The incidence of COVID-19 in Mexico per 100,000 inhabitants was used to generate the geographical distribution across the 32 states of the Mexican territory. The total population for each state was obtained from the most recent records of the Mexican Census of Population and Housing 2020, carried out by Instituto Nacional de Estadística, Geografía e Informática (https://www.inegi.org.mx/ [accessed on 28 July 2022]). The age groups of children and adolescents were used to create a heat map. Information was obtained, and confirmed COVID-19 cases were identified in relation to the number of hospitalized patients and ambulatories; the number of deaths, intubated, and pediatric cases, in an intensive care unit (ICU); and pediatric patients with comorbidities such as diabetes, chronic obstructive pulmonary disease (COPD), asthma, immunosuppression, hypertension, cardiovascular disorder, obesity, chronic kidney disease, smoking, and other comorbidities. Immunosuppression was defined as patients who received immunosuppressors and/or glucocorticoids for autoimmune diseases, chemotherapy, and hemato-oncological diseases, including immunosuppression therapy (transplant procedures), but excluding HIV-positive cases. Other comorbidities included hepatic insufficiency, sepsis, and cerebrovascular events.

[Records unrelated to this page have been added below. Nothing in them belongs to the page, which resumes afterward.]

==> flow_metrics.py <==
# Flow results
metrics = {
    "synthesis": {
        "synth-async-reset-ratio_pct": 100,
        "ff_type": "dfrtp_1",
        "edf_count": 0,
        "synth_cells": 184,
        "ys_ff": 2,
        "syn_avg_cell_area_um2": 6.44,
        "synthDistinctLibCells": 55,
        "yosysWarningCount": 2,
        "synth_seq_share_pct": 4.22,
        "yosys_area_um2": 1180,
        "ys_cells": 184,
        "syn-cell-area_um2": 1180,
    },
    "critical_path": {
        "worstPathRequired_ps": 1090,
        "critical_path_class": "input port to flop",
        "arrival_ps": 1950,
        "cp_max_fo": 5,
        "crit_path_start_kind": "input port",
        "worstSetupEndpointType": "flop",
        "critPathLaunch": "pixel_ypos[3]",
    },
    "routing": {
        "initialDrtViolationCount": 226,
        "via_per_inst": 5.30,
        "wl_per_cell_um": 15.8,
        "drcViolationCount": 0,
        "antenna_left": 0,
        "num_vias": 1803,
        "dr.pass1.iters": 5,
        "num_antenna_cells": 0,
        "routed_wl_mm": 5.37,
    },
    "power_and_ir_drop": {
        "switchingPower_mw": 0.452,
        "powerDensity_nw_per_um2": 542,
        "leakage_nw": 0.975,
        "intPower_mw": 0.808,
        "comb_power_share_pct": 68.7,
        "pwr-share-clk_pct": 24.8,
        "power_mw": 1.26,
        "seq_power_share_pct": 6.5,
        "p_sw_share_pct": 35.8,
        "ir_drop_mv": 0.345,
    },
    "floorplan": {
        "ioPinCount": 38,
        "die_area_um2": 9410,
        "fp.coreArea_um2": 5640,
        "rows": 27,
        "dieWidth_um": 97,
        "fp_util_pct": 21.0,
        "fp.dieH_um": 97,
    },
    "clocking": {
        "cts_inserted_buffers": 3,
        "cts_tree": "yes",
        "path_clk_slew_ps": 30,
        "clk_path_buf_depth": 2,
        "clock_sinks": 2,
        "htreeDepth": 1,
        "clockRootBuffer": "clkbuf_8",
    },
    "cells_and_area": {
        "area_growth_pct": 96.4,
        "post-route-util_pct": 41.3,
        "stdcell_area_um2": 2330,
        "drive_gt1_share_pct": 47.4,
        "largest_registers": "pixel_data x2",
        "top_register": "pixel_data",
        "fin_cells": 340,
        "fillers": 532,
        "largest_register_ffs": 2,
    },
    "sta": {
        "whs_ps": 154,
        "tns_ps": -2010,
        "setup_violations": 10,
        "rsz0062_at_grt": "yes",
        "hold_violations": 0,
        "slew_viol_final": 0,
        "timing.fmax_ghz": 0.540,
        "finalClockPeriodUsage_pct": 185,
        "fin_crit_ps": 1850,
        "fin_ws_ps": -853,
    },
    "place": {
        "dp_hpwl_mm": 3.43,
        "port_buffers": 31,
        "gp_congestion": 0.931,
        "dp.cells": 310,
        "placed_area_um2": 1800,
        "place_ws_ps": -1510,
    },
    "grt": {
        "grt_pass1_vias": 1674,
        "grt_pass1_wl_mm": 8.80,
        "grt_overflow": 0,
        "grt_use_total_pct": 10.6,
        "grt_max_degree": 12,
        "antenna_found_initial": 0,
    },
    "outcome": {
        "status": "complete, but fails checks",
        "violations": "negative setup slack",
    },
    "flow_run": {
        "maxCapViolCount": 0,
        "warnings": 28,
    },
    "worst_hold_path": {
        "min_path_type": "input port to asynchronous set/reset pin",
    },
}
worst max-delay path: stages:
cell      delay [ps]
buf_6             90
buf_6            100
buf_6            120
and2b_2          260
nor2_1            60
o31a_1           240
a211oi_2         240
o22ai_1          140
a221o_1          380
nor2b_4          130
### /design/flow/config.mk
export PLATFORM = sky130hd
export DESIGN_NAME = ref4
export DESIGN_NICKNAME = ref4
export VERILOG_FILES = /design/flow/design.v
export SDC_FILE = /design/flow/constraint.sdc
export NUM_CORES = 4
export LEC_CHECK = 1
export CORE_AREA = 10 10 70 70
export DIE_AREA = 0 0 80 80
### /design/flow/constraint.sdc
current_design ref4

set clk_period 2.0
set clk_io_pct 0.2

create_clock -name clk0 -period $clk_period

set non_clock_inputs [all_inputs -no_clocks]
set_input_delay [expr $clk_period * $clk_io_pct] -clock clk0 $non_clock_inputs
set_output_delay [expr $clk_period * $clk_io_pct] -clock clk0 [all_outputs]
### /design/flow/design.v
module ref_minimux (in0, in1, in2, s, out);
  input [7:0] in0, in1, in2;
  input [1:0] s;
  output [7:0] out;
  reg [7:0] out;
  always @(s or in0 or in1 or in2)
    case (s)
      2'b00: out = in0;
      2'b01: out = in1;
      2'b10: out = in2;
      2'b11: out = 0;
    endcase
endmodule
module ref4 (in0, in1, in2, select,
                 out0, out1, out2, valid);
  input [7:0] in0, in1, in2;
  input [5:0] select;
  output [7:0] out0, out1, out2;
  output valid;
  wire [1:0] s0, s1, s2;
  assign s0 = select[1:0];
  assign s1 = select[3:2];
  assign s2 = select[5:4];
  ref_minimux ref_minimux0 (.in0(in0), .in1(in1), .in2(in2), .s(s0), .out(out0));
  ref_minimux ref_minimux1 (.in0(in0), .in1(in1), .in2(in2), .s(s1), .out(out1));
  ref_minimux ref_minimux2 (.in0(in0), .in1(in1), .in2(in2), .s(s2), .out(out2));
  assign valid = !( (s0 == 2'b11) || (s1 == 2'b11) || (s2 == 2'b11) || (s0 == s1) || (s0 == s2) || (s1 == s2) );
endmodule
### /design/flow/run.sh
#!/bin/bash
# OpenROAD 26Q1-2900-gdf79404cd8, Yosys 0.63+post, stock flow scripts
make -C /OpenROAD-flow-scripts/flow DESIGN_CONFIG=/design/flow/config.mk WORK_HOME=/design/flow/orfs finish
==> impl_metrics.sql <==
-- load yosys + openroad results
INSERT INTO impl_metrics (metric_group, metric, value, unit) VALUES
('cells_and_area', 'layout.cell_area.non_filler', '1420', 'µm²'),
('worst_hold_path', 'hp-class', 'in2out', ''),
('synth', 'synth_warnings', '1', ''),
('grt', 'grt_max_degree', '9', ''),
('synth', 'yosysUniqueCellTypes', '15', ''),
('pwr', 'power.net_switching', '108', 'µW'),
('grt', 'global_route_wire_length_before_repair', '4.89', 'mm'),
('synth', 'post_synth_mux_area_share', '39.2', '%'),
('synth', 'synth.comb.largest_family', 'multiplexers', ''),
('floorplanning', 'die_h', '80', 'µm'),
('pwr', 'net_switching_fraction_of_the_power', '37.5', '%'),
('synth', 'seq_area_frac_synth', '0', '%'),
('synth', 'ys_sh_simple', '24.7', '%'),
('timing', 'worst_slew_pin_slew', '0.167', 'ns'),
('grt', 'antenna_found_initial', '0', ''),
('pwr', 'relative_contribution_of_the_clock_network_to_total_power', '0', '%'),
('clock_network', 'post_cts_hold_buffer_count', '0', ''),
('timing', 'max_slew_headroom_at_the_worst_pin', '88.5', '%'),
('pwr', 'sequentialPowerShare', '0', '%'),
('synth', 'aoi_share', '23.1', '%'),
('synth', 'synth-xor-area-share', '2.86', '%'),
('routing', 'drt_wl_cell', '14.9', 'µm'),
('floorplanning', 'fp-row-count', '21', ''),
('timing', 'final-max-slew-violation-count', '0', ''),
('cells_and_area', 'fillers', '352', ''),
('job', 'maxCapViolCount', '0', ''),
('critical_path', 'crit_path_end_kind', 'primary output', ''),
('cells_and_area', 'area_growth', '131', '%'),
('placement', 'half_perimeter_wire_length_after_detailed_placement', '2.54', 'mm'),
('synth', 'synth_chip_area', '613', 'µm²'),
('pwr', 'pwr-share-comb', '100.0', '%'),
('cells_and_area', 'seq_cell_count', '0', ''),
('timing', 'finalCritPeriodShare', '97.6', '%'),
('cells_and_area', 'final_common_cell', 'nand2_1', ''),
('outcome', 'outcome', 'complete, no violations', ''),
('cells_and_area', 'final_layout_size_suffix_gt1_share', '24.9', '%'),
('pwr', 'vdd_drop_max', '0.0884', 'mV'),
('routing', 'remaining_number_of_nets_flagged_by_the_antenna_check_after_routing', '0', ''),
('floorplanning', 'floorplan.core_area', '3420', 'µm²'),
('critical_path', 'setup.worst_path.start_class', 'input port', ''),
('critical_path', 'timing.critical_path.fanout_max', '7', ''),
('placement', 'gp_routability_congestion', '0.810', ''),
('pwr', 'cell_internal_pwr', '180', 'µW'),
('synth', 'post_synth_inst_count', '94', ''),
('synth', 'netlist_area', '613', 'µm²'),
('synth', 'number_of_cells_in_the_yosys_synthesis_report', '94', ''),
('critical_path', 'cp_arrival', '1.55', 'ns'),
('pwr', 'total_leakage_power', '0.000762', 'µW'),
('routing', 'detail_route.antenna_diodes', '0', ''),
('critical_path', 'timing.critical_path.required', '1.60', 'ns'),
('timing', 'finalSetupTns', '0', 'ns'),
('floorplanning', 'die-width', '80', 'µm'),
('job', 'log.warning_count', '32', ''),
('synth', 'ys_sh_adder', '0', '%'),
('routing', 'drtPass1Iterations', '4', ''),
('routing', 'routed-via-count', '939', ''),
('timing', 'finalWorstPathRequiredPeriod', '1.95', 'ns'),
('routing', 'drt-vias-per-instance', '4.37', ''),
('floorplanning', 'floorplan.die_area', '6400', 'µm²'),
('routing', 'drt_wl_total', '3.21', 'mm'),
('floorplanning', 'init_core_util', '17.9', '%'),
('timing', 'final-hold-violation-count', '0', ''),
('cells_and_area', 'lay_top_cells', '25 x nand2_1, 24 x mux2i_1, 23 x buf_4', ''),
('cells_and_area', 'clock_buffer_count', '0', ''),
('pwr', 'cellPowerDensity', '203', 'nW/µm²'),
('placement', 'post_dp_cell_area', '1320', 'µm²'),
('timing', 'report.final.setup_viol', '0', ''),
('grt', 'grt-ovfl-total', '0', ''),
('grt', 'globalRouteTotalUtil', '9.28', '%'),
('placement', 'portBuffers', '55', ''),
('cells_and_area', 'register_area', '0', 'µm²'),
('routing', 'route.detailed.drc', '0', ''),
('floorplanning', 'design.portCount', '55', ''),
('critical_path', 'timing_worst_setup_path_type', 'in2out', ''),
('routing', 'drt_iter0_markers', '39', ''),
('timing', 'max_freq', '0.513', 'GHz'),
('synth', 'postSynthAreaPerCell', '6.52', 'µm²'),
('grt', 'first_global_vias', '997', '');
synthesized netlist by cell type:
library cell,number,share of area (%)
a32oi_1,1,1.4
buf_2,3,2.4
buf_4,2,2.4
buf_6,2,3.7
clkbuf_2,2,1.6
mux2i_1,24,39
nand2_1,25,15
nand4b_1,1,1.4
nor2_1,2,1.2
nor2b_1,3,3.1
nor3b_1,1,1.2
nor4b_2,1,2.4
o211ai_2,1,2.0
o21ai_1,24,20
xor2_1,2,2.9
per-stage QoR:
step | utilization (%) | hold WS [ns] | power (µW) | setup slack (ns) | std cells
floorplan | - | 0.858 | 90.5 | 0.671 | 94
global placement | 38.5 | 1.77 | 292 | -0.375 | 207
detailed placement | 38.5 | 1.77 | 292 | -0.402 | 207
CTS | 39.5 | 1.36 | 286 | 0.00448 | 212
global route | 41.5 | 1.33 | 317 | -0.0103 | 215
finish | 41.5 | 1.23 | 288 | 0.0488 | 215
critical path, stage by stage:
cell	delay (ns)
dlygate4sd2_1	0.23
nor2b_4	0.16
buf_6	0.14
nand2_1	0.05
o21ai_1	0.08
clkdlybuf4s50_1	0.49
layer usage:
layer / vias up / wire length [µm] / track usage (%)
li1: 485 / - / -
met4: 0 / 10 / 0.704
met1: 411 / 1450 / 11.9
met5: - / 0 / 0
met2: 41 / 1380 / 14.6
met3: 2 / 363 / 4.09
**./run.sh**
```bash
#!/bin/bash
# OpenROAD 26Q1-2900-gdf79404cd8, Yosys 0.63+post, stock flow scripts
make -C /OpenROAD-flow-scripts/flow DESIGN_CONFIG=/design/flow/config.mk WORK_HOME=/design/flow/orfs finish
```
**./config.mk**
```make
export PLATFORM = sky130hd
export DESIGN_NAME = ref3
export DESIGN_NICKNAME = ref3
export VERILOG_FILES = /design/flow/design.v
export SDC_FILE = /design/flow/constraint.sdc
export NUM_CORES = 4
export LEC_CHECK = 1
export CORE_AREA = 10 10 70 70
export DIE_AREA = 0 0 80 80
```
**./constraint.sdc**
```tcl
current_design ref3

set clk_period 2.3
set clk_io_pct 0.2

create_clock -name clk0 -period $clk_period

set non_clock_inputs [all_inputs -no_clocks]
set_input_delay [expr $clk_period * $clk_io_pct] -clock clk0 $non_clock_inputs
set_output_delay [expr $clk_period * $clk_io_pct] -clock clk0 [all_outputs]
```
[flow/config.mk]
export PLATFORM = sky130hd
export DESIGN_NAME = ref9
export DESIGN_NICKNAME = ref9
export VERILOG_FILES = /design/flow/design.v
export SDC_FILE = /design/flow/constraint.sdc
export NUM_CORES = 4
export LEC_CHECK = 1
export CORE_AREA = 10 10 70 70
export DIE_AREA = 0 0 80 80
[flow/constraint.sdc]
current_design ref9

set clk_period 2.6
set clk_io_pct 0.2

create_clock -name clk0 -period $clk_period [get_ports {clk}]

set non_clock_inputs [all_inputs -no_clocks]
set_input_delay [expr $clk_period * $clk_io_pct] -clock clk0 $non_clock_inputs
set_output_delay [expr $clk_period * $clk_io_pct] -clock clk0 [all_outputs]
[flow/design.v]
module ref9(clk, reset, n, t, n_best, t_best);
  wire [3:0] _00_;
  wire [1:0] _01_;
  wire _02_;
  wire _03_;
  wire _04_;
  wire _05_;
  wire [7:0] _06_;
  wire [7:0] _07_;
  wire [7:0] _08_;
  wire [7:0] _09_;
  wire _10_;
  wire _11_;
  wire _12_;
  wire _13_;
  wire _14_;
  wire _15_;
  wire _16_;
  wire _17_;
  wire _18_;
  wire _19_;
  wire _20_;
  wire _21_;
  wire _22_;
  wire _23_;
  wire _24_;
  input clk;
  wire clk;
  input [1:0] n;
  wire [1:0] n;
  output [1:0] n_best;
  wire [1:0] n_best;
  reg [1:0] n_best_d1;
  input reset;
  wire reset;
  input [7:0] t;
  wire [7:0] t;
  output [7:0] t_best;
  wire [7:0] t_best;
  reg [7:0] t_best_d1;
  always @(posedge clk)
    if (reset) t_best_d1[0] <= #1 1'h1;
    else t_best_d1[0] <= #1 t_best[0];
  always @(posedge clk)
    if (reset) t_best_d1[1] <= #1 1'h1;
    else t_best_d1[1] <= #1 t_best[1];
  always @(posedge clk)
    if (reset) t_best_d1[2] <= #1 1'h1;
    else t_best_d1[2] <= #1 t_best[2];
  always @(posedge clk)
    if (reset) t_best_d1[3] <= #1 1'h1;
    else t_best_d1[3] <= #1 t_best[3];
  always @(posedge clk)
    if (reset) t_best_d1[4] <= #1 1'h1;
    else t_best_d1[4] <= #1 t_best[4];
  always @(posedge clk)
    if (reset) t_best_d1[5] <= #1 1'h1;
    else t_best_d1[5] <= #1 t_best[5];
  always @(posedge clk)
    if (reset) t_best_d1[6] <= #1 1'h1;
    else t_best_d1[6] <= #1 t_best[6];
  always @(posedge clk)
    if (reset) t_best_d1[7] <= #1 1'h1;
    else t_best_d1[7] <= #1 t_best[7];
  always @(posedge clk)
    if (reset) n_best_d1[0] <= #1 1'h0;
    else n_best_d1[0] <= #1 n_best[0];
  always @(posedge clk)
    if (reset) n_best_d1[1] <= #1 1'h0;
    else n_best_d1[1] <= #1 n_best[1];
  assign _00_[0] = _08_[0] & _08_[1];
  assign _01_[0] = _00_[0] & _00_[1];
  assign _12_ = _01_[0] & _01_[1];
  assign _04_ = _10_ | _12_;
  assign _02_ = n[0] | n[1];
  assign _03_ = ~_02_;
  assign _05_ = _03_ | _04_;
  assign t_best[0] = _05_ ? t_best_d1[0] : t[0];
  assign t_best[1] = _05_ ? t_best_d1[1] : t[1];
  assign t_best[2] = _05_ ? t_best_d1[2] : t[2];
  assign t_best[3] = _05_ ? t_best_d1[3] : t[3];
  assign t_best[4] = _05_ ? t_best_d1[4] : t[4];
  assign t_best[5] = _05_ ? t_best_d1[5] : t[5];
  assign t_best[6] = _05_ ? t_best_d1[6] : t[6];
  assign t_best[7] = _05_ ? t_best_d1[7] : t[7];
  assign n_best[0] = _05_ ? n_best_d1[0] : n[0];
  assign n_best[1] = _05_ ? n_best_d1[1] : n[1];
  assign _10_ = ~_13_;
  assign _11_ = ~_07_[7];
  assign _06_[0] = ~t_best_d1[0];
  assign _06_[1] = ~t_best_d1[1];
  assign _06_[2] = ~t_best_d1[2];
  assign _06_[3] = ~t_best_d1[3];
  assign _06_[4] = ~t_best_d1[4];
  assign _06_[5] = ~t_best_d1[5];
  assign _06_[6] = ~t_best_d1[6];
  assign _06_[7] = ~t_best_d1[7];
  assign _13_ = _11_ | _12_;
  assign _08_[0] = t[0] ^ _06_[0];
  assign _08_[1] = t[1] ^ _06_[1];
  assign _08_[2] = t[2] ^ _06_[2];
  assign _08_[3] = t[3] ^ _06_[3];
  assign _08_[4] = t[4] ^ _06_[4];
  assign _08_[5] = t[5] ^ _06_[5];
  assign _08_[6] = t[6] ^ _06_[6];
  assign _08_[7] = t[7] ^ _06_[7];
  assign _09_[0] = t[0] & _06_[0];
  assign _09_[1] = t[1] & _06_[1];
  assign _09_[2] = t[2] & _06_[2];
  assign _09_[3] = t[3] & _06_[3];
  assign _09_[4] = t[4] & _06_[4];
  assign _09_[5] = t[5] & _06_[5];
  assign _09_[6] = t[6] & _06_[6];
  assign _09_[7] = t[7] & _06_[7];
  assign _14_ = _08_[1] & _07_[0];
  assign _15_ = _08_[3] & _09_[2];
  assign _16_ = _08_[5] & _09_[4];
  assign _17_ = _08_[7] & _09_[6];
  assign _18_ = _00_[1] & _07_[1];
  assign _19_ = _00_[3] & _22_;
  assign _20_ = _01_[1] & _07_[3];
  assign _00_[1] = _08_[3] & _08_[2];
  assign _00_[2] = _08_[5] & _08_[4];
  assign _00_[3] = _08_[7] & _08_[6];
  assign _01_[1] = _00_[3] & _00_[2];
  assign _07_[0] = _09_[0] | _08_[0];
  assign _07_[1] = _09_[1] | _14_;
  assign _21_ = _09_[3] | _15_;
  assign _22_ = _09_[5] | _16_;
  assign _23_ = _09_[7] | _17_;
  assign _07_[3] = _21_ | _18_;
  assign _24_ = _23_ | _19_;
  assign _07_[7] = _24_ | _20_;
endmodule
`design/flow/config.mk`:
```
export PLATFORM = sky130hd
export DESIGN_NAME = MemOrIO
export DESIGN_NICKNAME = MemOrIO
export VERILOG_FILES = /design/flow/design.v
export SDC_FILE = /design/flow/constraint.sdc
export NUM_CORES = 4
export LEC_CHECK = 1
export CORE_AREA = 10 10 91 91
export DIE_AREA = 0 0 101 101
```
`design/flow/design.v`:
```
`timescale 1ns / 1ps
module MemOrIO( mRead, mWrite, ioRead, ioWrite,addr_in, addr_out, m_rdata, io_rdata, r_wdata, r_rdata, write_data, LEDCtrl, SwitchCtrl);
    input mRead;  
    input mWrite;  
    input ioRead;  
    input ioWrite;  
    input[31:0] addr_in;  
    output[31:0] addr_out;  
    input[31:0] m_rdata;  
    input[15:0] io_rdata;  
    output[31:0] r_wdata;  
    input[31:0] r_rdata;  
    output reg[31:0] write_data;  
    output LEDCtrl;  
    output SwitchCtrl;  
    assign addr_out= addr_in;
    assign r_wdata = ( mRead == 1'b1 ) ? m_rdata : {16'b0000_0000_0000_0000 ,io_rdata};
    always @* begin
        if((mWrite==1)||(ioWrite==1))
            write_data =  r_rdata;
        else
            write_data = 32'hZZZZZZZZ;
    end
endmodule
```
`/design/flow/design.v`:
```
`timescale 1ns / 1ps
module control32(Opcode,Function_opcode,Alu_resultHigh,Jrn,RegDST,ALUSrc,MemorIOtoReg,RegWrite,MemRead,MemWrite,IORead,IOWrite,Branch,nBranch,Jmp,Jal,I_format,Sftmd,ALUOp);
    input[5:0]   Opcode;         
    input[5:0]   Function_opcode; 
    input[21:0]  Alu_resultHigh; 
    output       Jrn;         	 
    output       RegDST;         
    output       ALUSrc;         
    output       MemorIOtoReg;   
    output       RegWrite;   	 
    output       MemRead;        
    output       MemWrite;   	 
    output       IORead;         
    output       IOWrite;        
    output       Branch;    	 
    output       nBranch;   	 
    output       Jmp;        	 
    output       Jal;        	 
    output       I_format;  	 
    output       Sftmd;     	 
    output[1:0]  ALUOp;	 
    wire Jmp,I_format,Jal,Branch,nBranch;
    wire R_format,Lw,Sw;
    assign R_format = (Opcode==6'b000000) ? 1'b1:1'b0;    	 
    assign RegDST = R_format;                                
    assign I_format = (Opcode[5:3]==3'b001)? 1'b1:1'b0;
    assign Lw = (Opcode==6'b100011)? 1'b1:1'b0;
    assign Jal = (Opcode==6'b000011)? 1'b1:1'b0;
    assign Jrn = ((Opcode==6'b000000)&&(Function_opcode==6'b001000))? 1'b1:1'b0; 
    assign Sw = (Opcode==6'b101011) ? 1'b1:1'b0;
    assign RegWrite = (R_format||Lw||Jal||I_format)&&(!Jrn);
    assign ALUSrc =(I_format||Lw||Sw) ? 1'b1:1'b0;
    assign Branch = (Opcode==6'b000100) ? 1'b1:1'b0;
    assign nBranch = (Opcode==6'b000101) ? 1'b1:1'b0;
    assign Jmp = (Opcode==6'b000010) ? 1'b1:1'b0;
    assign MemWrite = ((Sw==1)&&(Alu_resultHigh[21:0]!=22'b1111111111111111111111)) ? 1'b1:1'b0;
    assign Sftmd = (Function_opcode[5:3]==3'b000&&Opcode==6'b000000) ? 1'b1:1'b0;
    assign ALUOp = {(R_format || I_format),(Branch || nBranch)};   
    assign IORead = ((Lw==1)&&(Alu_resultHigh[21:0]==22'b1111111111111111111111)) ? 1'b1:1'b0;
    assign IOWrite = ((Sw==1)&&(Alu_resultHigh[21:0]==22'b1111111111111111111111)) ? 1'b1:1'b0;
    assign MemRead = ((Lw==1)&&(Alu_resultHigh[21:0]!=22'b1111111111111111111111)) ? 1'b1:1'b0;
    assign MemorIOtoReg = ((IORead||MemRead )&&RegWrite ) ? 1'b1:1'b0;
endmodule
```
`/design/flow/run.sh`:
```
#!/bin/bash
# OpenROAD 26Q1-2900-gdf79404cd8, Yosys 0.63+post, stock flow scripts
make -C /OpenROAD-flow-scripts/flow DESIGN_CONFIG=/design/flow/config.mk WORK_HOME=/design/flow/orfs finish
```
`/design/flow/config.mk`:
```
export PLATFORM = sky130hd
export DESIGN_NAME = control32
export DESIGN_NICKNAME = control32
export VERILOG_FILES = /design/flow/design.v
export SDC_FILE = /design/flow/constraint.sdc
export NUM_CORES = 4
export LEC_CHECK = 1
export CORE_AREA = 10 10 70 70
export DIE_AREA = 0 0 80 80
```
`/design/flow/constraint.sdc`:
```
current_design control32

set clk_period 3.8
set clk_io_pct 0.2

create_clock -name clk0 -period $clk_period

set non_clock_inputs [all_inputs -no_clocks]
set_input_delay [expr $clk_period * $clk_io_pct] -clock clk0 $non_clock_inputs
set_output_delay [expr $clk_period * $clk_io_pct] -clock clk0 [all_outputs]
```
==> changes_impl.md <==
## Flow update

- Status: complete, no violations
- Share of post-route cells with drive strength above 1: 0.0417
- Placed cells: between 100 and 150
- Crit start category: primary input
- CTS-repair resized insts: 0
- Core ar.: 0.00342 mm^2
- Seq_cells: 0
- Critical path endpoint category: output pin
- Mapped Cells: between 40 and 50
- GRT overflow: 0
- Netlist cell types: 23
- # port buffers: 51
- Hold path depth: 3
- Start point of the worst hold path: Function_opcode[3]
- Pleak: 0.294 nW
- Max-cap check violation count: 0
- Log Warnings: 32
- CP Max Fanout: 2
- Pin count of the biggest net entering global routing: 12
- Relative slew slack: 0.712
- Post-synth area hogs: nand4_1, nand2_1, nand4_4
- Syn. warnings: 0
- First-pass GRT wire length: roughly 2500 um
- Initial core utilization: 0.0853
- Top delay family on crit path: buffers and inverters
- Hpwl dp: ~1600 um
- Chip Area, Yosys: roughly 290 um^2
- Synth-to-Final Area Change: 191%
- Initial drt markers: 5
- Top cell area share: 0.0858
- Initial antenna violation count: 0
- Die X-Extent: 80 um
- Worst slew pin tran: 0.429 ns
- Die area: 0.00640 mm^2
- Cycle use final: 0.874
- Setup bufs post-CTS: 0
- Pins Over Slew Limit: 0
- Routability cong.: between 0.6 and 0.7
- Fmax: 0.301 GHz
- Worst stage delay on the critical path: 0.57 ns
- GR Util All Layers: 0.0466
- Hold Path Class: primary input to output pin
- Fill cell count: 375
- Crit path DAT: between 2 and 3 ns
- Worst IR Drop VDD: 0.0000264 V
- Buf/Inv on CP: 2
- Synthesized area: about 290 um^2
- Antenna cell count: 0
- RSZ-0062 raised after global routing: false
- FP Rows: 21
- Register area: 0 um^2
- Detailed-route DRC error count: 0
- Yosys top cell by instances: nand2_1
- Die Y: approximately 80 um
- Critical path, cell by cell: clkdlybuf4s50_1, nand4_1, or4_4, nor3_2, clkdlybuf4s50_1
- Critical Path RT: 3.04 ns
- Final setup viols: 0
- Area leader, netlist: nand4_1
- Clkbuf count: 0
- Final hold vios: 0
- Vias per inst: ~3.8
- DR vias: 536
- Vias in the first global route: 587
- Pwr dens: 66.6 mW/mm^2
- Slowest CP cell: or4_4
- Cell mode on critical path: clkdlybuf4s50_1
- Final cell count without fillers: about 140
- Number of cells in Yosys stat: 47
- Routed Wire Length: 1690 um
- Synth Seq Share: 0
- Worst hold endpoint: Sftmd
- Routed length per instance: 11.9 um
- Post-route setup TNS: 0 ns
- Hold_buf cts: 0
- Setup Crit Path Kind: primary input to output pin
- Synth Area per Inst: 6.20 um^2
- Io pins: 51
- Final min period: 3.32 ns
- First-pass DRT Iterations: 2
- ANT nets after route: 0
- Most frequent cells after synthesis: nand2_1, nor2_1, nand4_1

2.2.2. Regional Data: HIMFG

The HIMFG COVID-19 database was downloaded from the Sistema Nacional de Vigilancia Epidemiológica (https://www.sinave.gob.mx/ [accessed on 23 March 2022]) and the COVID-19 test database from the Central Laboratory-HIMFG. Demographic data included sex and age, and clinical features were patient status, comorbidities, signs, and symptoms. The type of SARS-CoV-2 infection was classified as asymptomatic in patients without any COVID-19 symptoms and attended ambulatorily; mild COVID-19, patients with signs and symptoms but with ambulatory management; moderate COVID-19, patients with mild illness but with hospital management; and severe COVID-19, patients who were admitted to the ICU for COVID-19, were intubated, or died [11]. The HIMFG is a tertiary-care pediatric hospital that admits a large population of children and adolescents for surgery, metabolic disease, organ transplants, and chemotherapy. However, during the COVID-19 pandemic, it has been a reference hospital to attend this disease. Therefore, all patients admitted to the HIMFG were tested for SARS-CoV-2 as part of the hospital’s protocol. This population was considered to have asymptomatic SARS-CoV-2 infection when they lacked signs and symptoms of COVID-19 during their hospital stay or if they died for an underlying disease.
The datasets were obtained to only keep patients who tested positive for SARS-CoV-2 by a COVID-19 Ag Rapid Test Panbio™ and RT-qPCR. The cycle threshold (Ct) values were recovered from RT-qPCR outputs, and these values were considered for the determination of viral load as described by Maltezou et al. [12]. In addition, the Ct values were used to determine the number of viruses for each viral load. It was calculated using the following equation, y = −3.2733 x + 38.59, as described in a previous study [13]. Low viral load was defined as Ct value 30–38 (4.2 × 102–1.5 copies number/mL), moderate as Ct value 25–29 (1.4 × 104–8.5 × 102 copies number/mL), and high as Ct value <24 (<2.8 × 104 copies number/mL).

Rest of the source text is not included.